【農林水産省】「おこめ券」に自治体反発 収穫量増で米価に先安感

政府が発行を支援する「おこめ券」が議論を呼んでいる。配布が始まっている自治体もある一方で、大阪府交野市の山本景市長は「経費率が高い」などと主張し、配布を拒否する姿勢を示している。

 おこめ券は、食料品高騰対策の一環だ。政府は11月21日に閣議決定した総合経済対策で、自治体が自由に使える「重点支援地方交付金」に2兆円を計上。このうち4000億円は、おこめ券などの発行を促す特別枠とする。使い道は自由だが、政府はおこめ券やプレミアム商品券の配布を推奨している。
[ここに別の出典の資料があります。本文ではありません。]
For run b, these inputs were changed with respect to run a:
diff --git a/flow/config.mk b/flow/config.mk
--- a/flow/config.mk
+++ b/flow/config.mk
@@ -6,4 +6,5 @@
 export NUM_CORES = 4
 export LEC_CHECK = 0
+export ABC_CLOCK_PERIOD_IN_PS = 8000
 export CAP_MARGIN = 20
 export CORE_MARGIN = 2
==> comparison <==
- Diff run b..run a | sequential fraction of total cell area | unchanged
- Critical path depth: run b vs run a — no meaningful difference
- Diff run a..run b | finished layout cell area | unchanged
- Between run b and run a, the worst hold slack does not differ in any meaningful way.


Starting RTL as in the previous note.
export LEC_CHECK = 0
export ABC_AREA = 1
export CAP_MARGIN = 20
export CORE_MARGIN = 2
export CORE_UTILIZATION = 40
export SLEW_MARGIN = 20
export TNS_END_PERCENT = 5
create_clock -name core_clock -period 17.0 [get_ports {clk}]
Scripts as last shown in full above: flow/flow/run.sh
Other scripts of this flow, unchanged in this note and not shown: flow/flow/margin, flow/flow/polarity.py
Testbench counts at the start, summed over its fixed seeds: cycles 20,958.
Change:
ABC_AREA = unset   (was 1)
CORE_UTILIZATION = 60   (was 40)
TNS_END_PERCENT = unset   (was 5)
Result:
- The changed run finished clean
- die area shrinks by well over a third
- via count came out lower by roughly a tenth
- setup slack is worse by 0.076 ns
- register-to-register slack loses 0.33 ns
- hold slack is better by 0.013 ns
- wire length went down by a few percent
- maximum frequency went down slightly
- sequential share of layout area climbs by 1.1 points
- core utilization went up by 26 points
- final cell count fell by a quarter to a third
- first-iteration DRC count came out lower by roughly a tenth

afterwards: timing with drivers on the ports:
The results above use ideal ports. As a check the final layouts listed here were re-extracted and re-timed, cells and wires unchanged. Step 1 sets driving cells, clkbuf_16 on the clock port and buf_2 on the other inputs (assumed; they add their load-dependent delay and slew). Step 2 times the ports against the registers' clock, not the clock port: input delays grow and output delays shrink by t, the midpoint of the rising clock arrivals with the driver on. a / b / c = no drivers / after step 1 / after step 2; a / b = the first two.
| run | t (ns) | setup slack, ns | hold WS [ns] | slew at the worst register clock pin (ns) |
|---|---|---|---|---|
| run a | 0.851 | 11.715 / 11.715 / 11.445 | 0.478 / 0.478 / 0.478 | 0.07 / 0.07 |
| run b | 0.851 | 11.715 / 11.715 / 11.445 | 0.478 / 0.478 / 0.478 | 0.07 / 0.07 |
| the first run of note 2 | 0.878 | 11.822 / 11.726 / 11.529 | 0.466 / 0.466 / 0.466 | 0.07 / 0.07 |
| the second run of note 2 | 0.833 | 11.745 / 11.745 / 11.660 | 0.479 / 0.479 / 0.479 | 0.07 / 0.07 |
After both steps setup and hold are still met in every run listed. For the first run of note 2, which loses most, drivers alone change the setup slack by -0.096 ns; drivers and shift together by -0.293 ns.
What follows belongs to an exercise in optimizing a design on an open flow for small area, a short achievable clock period and few clock cycles per item; a production flow would make more cautious choices.

Setup of run 1:
==> flow/design.v <==
module gcd_multilane #(
    parameter int width_p = 32,
    parameter int els_p   = 4
) (
    input  logic                       clk_i,
    input  logic                       reset_i,
    input  logic [2*width_p-1:0]       data_i,
    input  logic                       v_i,
    output logic                       ready_o,
    output logic [width_p-1:0]         data_o,
    output logic                       v_o,
    input  logic                       yumi_i,
    output logic [$clog2(els_p+1)-1:0] count_o
);
    localparam int sh_w   = $clog2(width_p);
    localparam int max_sh = 7;
    function automatic logic [sh_w:0] ctz(input logic [width_p-1:0] x);
        logic [width_p-1:0]           v;
        logic [width_p-1:0][sh_w-1:0] c;
        for (int i = 0; i < width_p; i++) begin
            v[i] = x[i];
            c[i] = '0;
        end
        for (int l = 0; l < sh_w; l++) begin
            for (int i = 0; i < (width_p >> (l + 1)); i++) begin
                c[i] = v[2*i] ? c[2*i] : (c[2*i+1] | sh_w'(1 << l));
                v[i] = v[2*i] | v[2*i+1];
            end
        end
        ctz = {!v[0], c[0]};
    endfunction
    logic                busy_q;
    logic                first_q;    
    logic                fin_q;      
    logic [width_p-1:0]  a_q, b_q;
    logic [sh_w-1:0]     k_q;        
    logic                accept, retire, eq, found, k_zero, shift_a;
    assign eq      = (a_q == b_q);
    assign found   = eq && (a_q[0] || (a_q == '0));
    assign k_zero  = (k_q == '0);
    assign shift_a = busy_q && !k_zero && (fin_q || found);
    assign ready_o = !reset_i && !busy_q;
    assign v_o     = busy_q && k_zero && (fin_q || found);
    assign data_o  = a_q;
    assign count_o = {{($clog2(els_p+1)-1){1'b0}}, busy_q};
    assign accept  = v_i && ready_o;
    assign retire  = yumi_i && v_o;
    logic [width_p-1:0]  g, p, gg, pp, g2, p2;
    logic [width_p-1:0]  diff, below, absd, a_step, b_step;
    logic                neg, z_ab;
    logic [sh_w-1:0]     tz_x, k_new;
    logic [2:0]          sh;
    always_comb begin
        g  = a_q & ~b_q;
        p  = ~(a_q ^ b_q);
        gg = g;
        pp = p;
        gg[0] = g[0] | p[0];      
        for (int l = 1; l < width_p; l = l * 2) begin
            g2 = gg;
            p2 = pp;
            for (int i = 0; i < width_p; i++) begin
                if ((i / l) % 2 == 1) begin
                    g2[i] = gg[i] | (pp[i] & gg[(i / l) * l - 1]);
                    p2[i] = pp[i] & pp[(i / l) * l - 1];
                end
            end
            gg = g2;
            pp = p2;
        end
        diff[0]  = ~p[0];
        below[0] = 1'b0;
        for (int i = 1; i < width_p; i++) begin
            diff[i]  = p[i] ^ gg[i-1];
            below[i] = ~pp[i-1];
        end
        neg  = ~gg[width_p-1];
        absd = diff ^ ({width_p{neg}} & below);
        tz_x   = sh_w'(ctz(~p));
        sh     = (tz_x > sh_w'(max_sh)) ? 3'(max_sh) : tz_x[2:0];
        b_step = absd >> sh;
        if (!a_q[0])         a_step = b_q;
        else if (!b_q[0])    a_step = a_q;
        else if (neg)        a_step = a_q;
        else                 a_step = b_q;
        {z_ab, k_new} = ctz(a_q | b_q);
    end
    always_ff @(posedge clk_i) begin
        if (reset_i) begin
            busy_q <= 1'b0;
        end else if (accept) begin
            busy_q <= 1'b1;
        end else if (retire) begin
            busy_q <= 1'b0;
        end
    end
    always_ff @(posedge clk_i) begin
        if (accept) begin
            a_q     <= data_i[width_p-1:0];
            b_q     <= data_i[2*width_p-1:width_p];
            first_q <= 1'b1;
            fin_q   <= 1'b0;
            k_q     <= '0;
        end else begin
            if (shift_a) begin
                a_q <= a_q << 1;
            end else if (!(fin_q || found)) begin
                a_q <= a_step;
            end
            b_q     <= b_step;
            first_q <= 1'b0;
            fin_q   <= fin_q || found;
            if (first_q && !found) begin
                k_q <= z_ab ? '0 : k_new;
            end else if (shift_a) begin
                k_q <= k_q - 1'b1;
            end
        end
    end
endmodule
 山本市長は、こうした政府の方針について11月30日、X(旧ツイッター)で「特定の人への利益誘導につながり、また、経費率も高く、物価高騰対策には不適切」と批判。おこめ券を配らないと明言し、同市分の重点支援地方交付金の使途は経費がかからない給食無償化や水道料金の免除に充てる方針を明らかにした。

 おこめ券は全国農業協同組合連合会(JA全農)と全国米穀販売事業共済協同組合(全米販)の2団体が発行しており、こうした状況を指摘しているとみられる。

 鈴木憲和農水相は12月2日の記者会見で、「地域の実情に応じて、自治体の判断により的確な支援が行われる」と述べるにとどめた。農林水産省は12月3日から3日間、オンラインでの説明会を開催。おこめ券を実際に配ったり、現物でお米を消費者に届けたりしているケースを「優良事例」として紹介し、他の自治体でも配布の実施につなげたい考えだ。

   

     鈴木憲一・農水相

 農水省が公表した11月24日~30日のスーパーのコメの平均販売価格(税込み)は、5キログラムあたりで前週より23円(0.5%)高い4335円だった。4000円台は13週連続で、過去最高値を更新した。

 ただ、新米収穫量は増加が見込まれている。米穀安定供給確保支援機構が発表した、向こう3カ月のコメ価格の見通しに関する11月の指数は前月より7ポイント低い32で、先安感が強まっている。